This season, I have chosen to collide two worlds: that of the “slogan” garment and that of celebration. Borrowing from West African textile cultures, with their meaningful printed cloths, and the culture of message T-shirts, now applied to Haute Couture, the former loudly proclaims the need to come together. Facing the great challenges of our time, including ecology and the current pandemic, it’s urgent to unite and imagine new ways of living and defining new common goods. Being together also means wanting to meet, to dance together, after the successive lockdowns that kept us apart, with the closure of cultural and festive places or pandemic-related restrictions that isolated us. Because fashion has neither customs nor borders, I summoned the traditional festivals of Central and West Africa, the spirit of the masks, their raphia fiber costumes, their promising profiles to make them dance in Paris on the stage of a re-invented Palace. In this ceremony to re-enchant our world, between ritual and parade, sequins flirt with Ghana’s kente, Cameroon’s dyed bazins with electric-colored silks, and lime green Calais lace with Nigeria’s adire dyes.
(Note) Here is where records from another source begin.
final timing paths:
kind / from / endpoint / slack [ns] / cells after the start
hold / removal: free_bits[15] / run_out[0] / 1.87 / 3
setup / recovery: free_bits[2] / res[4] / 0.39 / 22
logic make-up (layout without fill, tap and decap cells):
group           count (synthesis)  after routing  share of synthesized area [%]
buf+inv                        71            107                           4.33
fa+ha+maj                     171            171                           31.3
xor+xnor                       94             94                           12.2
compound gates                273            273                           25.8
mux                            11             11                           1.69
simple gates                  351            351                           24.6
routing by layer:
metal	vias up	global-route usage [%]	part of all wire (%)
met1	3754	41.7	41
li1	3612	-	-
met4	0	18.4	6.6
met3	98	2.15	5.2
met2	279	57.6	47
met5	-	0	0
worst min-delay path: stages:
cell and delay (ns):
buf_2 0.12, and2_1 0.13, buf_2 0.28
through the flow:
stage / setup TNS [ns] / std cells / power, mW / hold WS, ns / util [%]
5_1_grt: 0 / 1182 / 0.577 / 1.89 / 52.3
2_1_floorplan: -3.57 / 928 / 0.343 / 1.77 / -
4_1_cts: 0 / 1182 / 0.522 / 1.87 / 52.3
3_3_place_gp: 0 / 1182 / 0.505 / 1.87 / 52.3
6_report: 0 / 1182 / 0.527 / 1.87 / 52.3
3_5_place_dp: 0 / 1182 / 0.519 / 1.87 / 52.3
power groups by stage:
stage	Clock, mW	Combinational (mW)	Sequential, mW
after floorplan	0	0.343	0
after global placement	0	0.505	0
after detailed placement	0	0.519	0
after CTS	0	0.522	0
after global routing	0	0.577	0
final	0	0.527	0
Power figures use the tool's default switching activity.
File: src/hw/rtl/srio_pkg.sv
// ----------------------------------------------------------------------------
// srio_pkg
// Shared types, codes and small lookup functions of the serial remote I/O link.
// ----------------------------------------------------------------------------
package srio_pkg;

    localparam logic [1:0] KIND_RX    = 2'd0;
    localparam logic [1:0] KIND_SCAN  = 2'd1;
    localparam logic [1:0] KIND_SEND  = 2'd2;

    localparam logic [1:0] RES_LED    = 2'd0;
    localparam logic [1:0] RES_DIGIT  = 2'd1;
    localparam logic [1:0] RES_TX     = 2'd2;

    localparam logic [1:0] TAG_LO     = 2'd0;
    localparam logic [1:0] TAG_MID    = 2'd1;
    localparam logic [1:0] TAG_HI     = 2'd2;
    localparam logic [1:0] TAG_BTN    = 2'd3;

    localparam logic [1:0] BEAT_FIRST = 2'd0;
    localparam logic [1:0] BEAT_LAST  = 2'd3;

    localparam logic [2:0] BLANK_ENTRY = 3'd5;
    localparam logic [7:0] SEG_BLANK   = 8'hff;
    localparam logic [7:0] SEL_FIRST   = 8'h80;

    typedef struct packed {
        logic [1:0]  kind;
        logic [15:0] led;
        logic [7:0]  seg;
        logic [7:0]  sel;
    } t_result;

    typedef struct packed {
        logic       hit;
        logic [2:0] idx;
    } t_btn_idx;

    function automatic logic [7:0] seg_code(input logic [2:0] entry);
        logic [7:0] code;
        unique case (entry)
            3'd0:    code = 8'hc6;
            3'd1:    code = 8'hc1;
            3'd2:    code = 8'hc7;
            3'd3:    code = 8'h88;
            3'd4:    code = 8'ha1;
            default: code = SEG_BLANK;
        endcase
        return code;
    endfunction

    function automatic t_btn_idx btn_index(input logic [4:0] btn);
        t_btn_idx r;
        r.hit = 1'b1;
        unique case (btn)
            5'b00001: r.idx = 3'd0;
            5'b00010: r.idx = 3'd1;
            5'b00100: r.idx = 3'd2;
            5'b01000: r.idx = 3'd3;
            5'b10000: r.idx = 3'd4;
            default: begin
                r.hit = 1'b0;
                r.idx = BLANK_ENTRY;
            end
        endcase
        return r;
    endfunction

    function automatic logic [7:0] tx_pack(input logic [1:0] beat,
                                           input logic [15:0] sw,
                                           input logic [4:0] bt);
        logic [7:0] b;
        unique case (beat)
            2'd0:    b = {sw[5:0], TAG_LO};
            2'd1:    b = {1'b0, sw[10:6], TAG_MID};
            2'd2:    b = {1'b0, sw[15:11], TAG_HI};
            default: b = {1'b0, bt, TAG_BTN};
        endcase
        return b;
    endfunction

endpackage

File: src/hw/rtl/srio_core.sv
// ----------------------------------------------------------------------------
// srio_core
// Link state: remote switch image, button history ring and scan position.
// Decodes one item per cycle while i_fire is high and forms its first result, if any.
// ----------------------------------------------------------------------------
module srio_core import srio_pkg::*; #(
    parameter int DEPTH = 8
) (
    input  logic        i_clk,
    input  logic        i_rst_n,
    input  logic        i_fire,
    input  logic [1:0]  i_kind,
    input  logic [7:0]  i_rx_byte,
    output logic        o_has_result,
    output t_result     o_res
);

    localparam int IW = $clog2(DEPTH);
    localparam logic [IW-1:0] LAST_SLOT = IW'(DEPTH - 1);
    localparam logic [3:0] DEPTH_W = 4'(DEPTH);

    logic [15:0]   r_img, n_img;
    logic [4:0]    r_prev_btn, n_prev_btn;
    logic [IW-1:0] r_wr, n_wr;
    logic [2:0]    r_scan, n_scan;
    logic [2:0]    r_hist [DEPTH];

    logic          w_hist_we;
    logic [2:0]    w_hist_val;
    logic [3:0]    w_sum;
    logic [IW-1:0] w_rd;
    logic [4:0]    w_btn;
    t_btn_idx      w_bidx;

    assign w_btn  = i_rx_byte[6:2];
    assign w_bidx = btn_index(w_btn);

    // ring slot shown by the current digit
    always_comb begin
        w_sum = 4'(r_wr) + 4'(r_scan);
        for (int k = 0; k < 8; k++) begin
            if (w_sum >= DEPTH_W) begin
                w_sum = w_sum - DEPTH_W;
            end
        end
        w_rd = w_sum[IW-1:0];
    end

    always_comb begin
        n_img        = r_img;
        n_prev_btn   = r_prev_btn;
        n_wr         = r_wr;
        n_scan       = r_scan;
        w_hist_we    = 1'b0;
        w_hist_val   = w_bidx.idx;
        o_has_result = 1'b0;
        o_res        = '0;
        unique case (i_kind)
            KIND_RX: begin
                unique case (i_rx_byte[1:0])
                    TAG_LO: begin
                        n_img        = {r_img[15:6], i_rx_byte[7:2]};
                        o_has_result = 1'b1;
                    end
                    TAG_MID: begin
                        n_img        = {r_img[15:11], i_rx_byte[6:2], r_img[5:0]};
                        o_has_result = 1'b1;
                    end
                    TAG_HI: begin
                        n_img        = {i_rx_byte[6:2], r_img[10:0]};
                        o_has_result = 1'b1;
                    end
                    default: begin
                        if (w_btn != r_prev_btn) begin
                            n_prev_btn = w_btn;
                            if (w_bidx.hit) begin
                                w_hist_we = 1'b1;
                                n_wr      = (r_wr == LAST_SLOT) ? '0 : r_wr + 1'b1;
                            end
                        end
                    end
                endcase
                o_res.kind = RES_LED;
            end
            KIND_SCAN: begin
                o_has_result = 1'b1;
                o_res.kind   = RES_DIGIT;
                o_res.seg    = seg_code(r_hist[w_rd]);
                o_res.sel    = ~(SEL_FIRST >> r_scan);
                n_scan       = r_scan + 3'd1;
            end
            KIND_SEND: begin
                o_has_result = 1'b1;
                o_res.kind   = RES_TX;
            end
            default: begin
                o_has_result = 1'b0;
            end
        endcase
        o_res.led = n_img;
    end

    always_ff @(posedge i_clk) begin
        if (!i_rst_n) begin
            r_img      <= '0;
            r_prev_btn <= '0;
            r_wr       <= '0;
            r_scan     <= '0;
            for (int k = 0; k < DEPTH; k++) begin
                r_hist[k] <= BLANK_ENTRY;
            end
        end else if (i_fire) begin
            r_img      <= n_img;
            r_prev_btn <= n_prev_btn;
            r_wr       <= n_wr;
            r_scan     <= n_scan;
            if (w_hist_we) begin
                r_hist[r_wr] <= w_hist_val;
            end
        end
    end

    a_ring_advance: assert property (@(posedge i_clk) disable iff (!i_rst_n)
        (i_fire && i_kind == KIND_RX && i_rx_byte[1:0] == TAG_BTN
         && w_btn != r_prev_btn && w_bidx.hit) |=> (r_wr != $past(r_wr)))
        else $error("ring write index did not advance on new button");

    a_scan_step: assert property (@(posedge i_clk) disable iff (!i_rst_n)
        (i_fire && i_kind != KIND_SCAN) |=> (r_scan == $past(r_scan)))
        else $error("scan position moved without a scan tick");

endmodule
--- src/rtl/core/gcre_pkg.sv ---
// ----------------------------------------------------------------------------
// GCR 6-and-2 encoder package
// Operation codes, the job record passed from the front to the back end and
// the 64-entry 6-and-2 code table.
// ----------------------------------------------------------------------------
package gcre_pkg;

   typedef enum logic [1:0] {
      OP_DATA     = 2'd0,
      OP_START    = 2'd1,
      OP_STOP     = 2'd2,
      OP_STOP_SUM = 2'd3
   } gcre_op_type;

   // Most disk bytes one item can cause: a flushed partial group and a sum group.
   localparam int MAX_BYTES          = 7;
   localparam int JOB_DEPTH_DEFAULT  = 4;

   // One job is either a single raw byte or a list of table indexes.
   typedef struct packed {
      logic                       raw;
      logic                       err;
      logic [7:0]                 raw_byte;
      logic [2:0]                 count;
      logic [MAX_BYTES-1:0][5:0]  idx;
   } gcre_job_type;

   localparam logic [7:0] GCR_TABLE [64] = '{
      8'h96, 8'h97, 8'h9a, 8'h9b, 8'h9d, 8'h9e, 8'h9f, 8'ha6,
      8'ha7, 8'hab, 8'hac, 8'had, 8'hae, 8'haf, 8'hb2, 8'hb3,
      8'hb4, 8'hb5, 8'hb6, 8'hb7, 8'hb9, 8'hba, 8'hbb, 8'hbc,
      8'hbd, 8'hbe, 8'hbf, 8'hcb, 8'hcd, 8'hce, 8'hcf, 8'hd3,
      8'hd6, 8'hd7, 8'hd9, 8'hda, 8'hdb, 8'hdc, 8'hdd, 8'hde,
      8'hdf, 8'he5, 8'he6, 8'he7, 8'he9, 8'hea, 8'heb, 8'hec,
      8'hed, 8'hee, 8'hef, 8'hf2, 8'hf3, 8'hf4, 8'hf5, 8'hf6,
      8'hf7, 8'hf9, 8'hfa, 8'hfb, 8'hfc, 8'hfd, 8'hfe, 8'hff
   };

endpackage
[config.mk]
export PLATFORM = sky130hd
export DESIGN_NAME = rsnh_ctrl
export DESIGN_NICKNAME = d
export VERILOG_FILES = /design/src/design/rsnh_pkg.sv /design/src/design/rsnh_ctrl.sv
export SDC_FILE = /design/constraint.sdc
export NUM_CORES = 1
export LEC_CHECK = 0
export ABC_AREA = 1
export BUFFER_PORTS_ARGS = -buffer_cell sky130_fd_sc_hd__buf_4
export CAP_MARGIN = 30
export CORE_UTILIZATION = 50
export CTS_CLUSTER_SIZE = 20
export DETAILED_ROUTE_END_ITERATION = 8
export GPL_ROUTABILITY_DRIVEN = 0
export PLACE_DENSITY = 0.86
export SETUP_SLACK_MARGIN = 0.3
export SLEW_MARGIN = 0
export SYNTH_ARGS = -nofsm -noshare
export SYNTH_HDL_FRONTEND = slang
export SYNTH_SLANG_ARGS = --single-unit
[constraint.sdc]
create_clock -name i_clk -period 1.5 [get_ports i_clk]
set_input_delay 0.15 -clock i_clk [delete_from_list [all_inputs] [get_ports i_clk]]
set_output_delay 0.15 -clock i_clk [all_outputs]
set_load 0.02 [all_outputs]
[src/design/rsnh_pkg.sv]
// shared types and constants for the ray sphere nearest hit block
package rsnh_pkg;

    localparam logic [25:0] MAX_DIST  = 26'd65536000;
    localparam logic [32:0] DIST_LIM  = 33'd65536000;
    localparam logic [30:0] RAD_RESET = 31'd32768;

    localparam logic [3:0] REG_ORG_X = 4'd0;
    localparam logic [3:0] REG_ORG_Y = 4'd1;
    localparam logic [3:0] REG_ORG_Z = 4'd2;
    localparam logic [3:0] REG_DIR_X = 4'd3;
    localparam logic [3:0] REG_DIR_Y = 4'd4;
    localparam logic [3:0] REG_DIR_Z = 4'd5;
    localparam logic [3:0] REG_RAD   = 4'd6;
    localparam logic [3:0] REG_EXCL  = 4'd7;

    typedef enum logic [4:0] {
        S_IDLE, S_LMUL, S_LACC, S_LCHK, S_LSQ, S_LSQW, S_DIV, S_DIVW,
        S_ECHK, S_EMUL, S_EACC, S_EMUL2, S_EACC2, S_BCALC,
        S_BL2, S_BL2A, S_BHL, S_BHLA, S_R2, S_R2A, S_DISC, S_DSQ, S_DSQW, S_FIN
    } t_state;

    typedef enum logic [2:0] {
        M_DSQ, M_OCSQ, M_DOT, M_BL2, M_BHL, M_R2
    } t_msel;

    typedef enum logic [2:0] {
        A_NONE, A_SS, A_DOT, A_B2LO, A_B2HI, A_R2
    } t_acc;

    typedef struct packed {
        logic       latch;
        t_msel      msel;
        logic [1:0] k;
        t_acc       acc;
        logic       clr;
        logic       set_start;
        logic       sq_start;
        logic       sq_disc;
        logic       len_store;
        logic       dv_start;
        logic       u_store;
        logic       b_calc;
        logic       d_calc;
        logic       upd;
        logic       emit;
    } t_cmd;

    typedef struct packed {
        logic ss_zero;
        logic busy;
        logic started;
        logic process;
        logic hit;
        logic last;
        logic out_free;
    } t_stat;

endpackage
**config.mk**
```make
export PLATFORM = sky130hd
export DESIGN_NAME = interrupt_line_allocation_map
export DESIGN_NICKNAME = d
export VERILOG_FILES = /design/src/sv/ilam_pkg.sv /design/src/sv/interrupt_line_allocation_map.sv
export SDC_FILE = /design/constraint.sdc
export NUM_CORES = 1
export LEC_CHECK = 0
export BUFFER_PORTS_ARGS = -buffer_cell sky130_fd_sc_hd__buf_4
export CAP_MARGIN = 10
export CELL_PAD_IN_SITES_DETAIL_PLACEMENT = 1
export CELL_PAD_IN_SITES_GLOBAL_PLACEMENT = 1
export CORE_UTILIZATION = 45
export DETAILED_ROUTE_END_ITERATION = 10
export PLACE_DENSITY_LB_ADDON = 0.1
export SLEW_MARGIN = 40
export SYNTH_ARGS = -nofsm -noshare
export SYNTH_HDL_FRONTEND = slang
export SYNTH_SLANG_ARGS = --single-unit
```
**constraint.sdc**
```tcl
create_clock -name clk -period 3.86 [get_ports clk]
set_input_delay 0.193 -clock clk [delete_from_list [all_inputs] [get_ports clk]]
set_output_delay 0.193 -clock clk [all_outputs]
set_load 0.02 [all_outputs]
```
This collection features a play between the generosity of square cuts, inspired by the boubou, the amplitude and volume associated with social status in Africa, and the energy of Western tailoring, with structured cuts that reshape the body. And as always, the work of African artisans (the dyers of Nigeria, weavers of Ghana and Cameroon, raphia from Madagascar), the excellence of French and Italian suppliers with silks (taffeta, satin, reverse satin crepe, fluid crepe, organza) or lace, the authenticity of ecological materials (a fluid bamboo jersey) and the handiwork (embroideries or applied raphia, strand by strand) carried out in Imane’s workshop.